Los expertos explican que los fallos localizados están relacionados con la forma en que la aplicación procesa ciertos tipos de archivos multimedia y documentos adjuntos. Un archivo aparentemente inofensivo podría desencadenar comportamientos no deseados o facilitar técnicas de ingeniería social mucho más agresivas. No se trata del típico bulo viral sobre “te espían por WhatsApp”, sino de una incidencia técnica real reconocida por la propia empresa.
Durante las últimas semanas, WhatsApp ya estaba bajo escrutinio por el despliegue progresivo de Meta AI y por cambios internos en privacidad y automatización dentro de la aplicación. La suma entre inteligencia artificial integrada y vulnerabilidades de seguridad está generando una conversación cada vez más intensa sobre hasta qué punto los usuarios entienden realmente todo lo que ocurre dentro de la app que más utilizan.

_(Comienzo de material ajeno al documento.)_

--- src/sched_tile_pkg.sv ---
// Tile extent helpers shared by the X, W and Z tile logic
`include "sched_defines.svh"

package sched_tile_pkg;

  // True when idx is the final tile of a run of count tiles
  function automatic logic is_last(
    input logic [`SCHED_ITER_W-1:0] idx,
    input logic [`SCHED_ITER_W-1:0] count
  );
    return idx == count - 1'b1;
  endfunction

  // Final tile shrinks to the leftover size, a zero leftover means the tile is full
  function automatic logic [`SCHED_SIZE_W-1:0] tile_extent(
    input logic [`SCHED_ITER_W-1:0] idx,
    input logic [`SCHED_ITER_W-1:0] count,
    input logic [`SCHED_SIZE_W-1:0] leftover,
    input logic [`SCHED_SIZE_W-1:0] full
  );
    if (is_last(idx, count) && leftover != '0) begin
      return leftover;
    end
    return full;
  endfunction

endpackage

--- src/x_tile_iter.sv ---
// X operand tile iterator with reload request, refill tracking and done detection
`timescale 1ns/1ps
`include "sched_defines.svh"

module x_tile_iter
  import sched_tile_pkg::*;
(
  input  logic                      clk_i,
  input  logic                      rst_ni,
  input  logic                      clear_i,
  input  logic                      start_i,
  input  logic                      x_valid_i,
  input  logic                      x_empty_i,
  input  logic                      x_full_i,
  input  logic [31:0]               x_iters_i,
  input  logic [31:0]               w_iters_i,
  input  logic [31:0]               leftovers_i,
  output logic                      x_load_o,
  output logic [`SCHED_SIZE_W-1:0]  x_height_o,
  output logic [`SCHED_SIZE_W-1:0]  x_width_o,
  output logic                      x_done_o,
  output logic                      x_refill_o
);

  logic [`SCHED_ITER_W-1:0] cols_q, wpass_q, rows_q;
  logic                     cols_last, wpass_last, rows_last;
  logic                     cols_en, wpass_en, rows_en, done_en;
  logic                     done_q, reload_q, refill_q;

  assign cols_last  = is_last(cols_q, x_iters_i[15:0]);
  assign wpass_last = is_last(wpass_q, w_iters_i[15:0]);
  assign rows_last  = is_last(rows_q, x_iters_i[31:16]);

  // The empty flag is a one-cycle pulse per consumed tile
  assign cols_en  = x_empty_i && ~done_q;
  assign wpass_en = cols_en && cols_last;
  assign rows_en  = wpass_en && wpass_last;
  assign done_en  = x_load_o && cols_last && wpass_last && rows_last;

  always_ff @(posedge clk_i or negedge rst_ni) begin
    if (!rst_ni) begin
      cols_q  <= '0;
      wpass_q <= '0;
      rows_q  <= '0;
    end else if (clear_i || start_i) begin
      cols_q  <= '0;
      wpass_q <= '0;
      rows_q  <= '0;
    end else begin
      if (cols_en) begin
        cols_q <= cols_last ? '0 : cols_q + 1'b1;
      end
      if (wpass_en) begin
        wpass_q <= wpass_last ? '0 : wpass_q + 1'b1;
      end
      if (rows_en) begin
        rows_q <= rows_last ? '0 : rows_q + 1'b1;
      end
    end
  end

  // The buffer drops x_full_i together with its x_empty_i pulse
  always_ff @(posedge clk_i or negedge rst_ni) begin
    if (!rst_ni) begin
      done_q   <= 1'b0;
      reload_q <= 1'b0;
      refill_q <= 1'b0;
    end else if (clear_i) begin
      done_q   <= 1'b0;
      reload_q <= 1'b0;
      refill_q <= 1'b0;
    end else if (start_i) begin
      done_q   <= 1'b0;
      reload_q <= 1'b1;
      refill_q <= 1'b0;
    end else begin
      if (done_en) begin
        done_q <= 1'b1;
      end
      if (cols_en) begin
        reload_q <= 1'b1;
        refill_q <= 1'b1;
      end else if (x_full_i) begin
        reload_q <= 1'b0;
        refill_q <= 1'b0;
      end
    end
  end

  assign x_load_o   = reload_q && ~x_full_i && x_valid_i;
  assign x_done_o   = done_q;
  assign x_refill_o = refill_q;

  assign x_height_o = tile_extent(rows_q, x_iters_i[31:16], leftovers_i[31:24],
                                  `SCHED_SIZE_W'(`SCHED_ARRAY_W));
  assign x_width_o  = tile_extent(cols_q, x_iters_i[15:0], leftovers_i[23:16],
                                  `SCHED_SIZE_W'(`SCHED_DEPTH));

endmodule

En foros tecnológicos y comunidades online, la advertencia se ha convertido hoy en uno de los asuntos más comentados. La preocupación no gira solo en torno al fallo concreto, sino al hecho de que muchas personas siguen retrasando actualizaciones durante semanas o meses, dejando abiertas brechas que pueden ser explotadas con facilidad.
Otro elemento que ha disparado el interés es que Meta ha confirmado también el fin progresivo de soporte para algunos dispositivos antiguos durante este mismo año, lo que obliga a muchos usuarios a revisar no solo la versión de la app, sino incluso la compatibilidad de su móvil.
El mensaje es simple y directo: quien no haya actualizado WhatsApp en las últimas horas, debería hacerlo cuanto antes.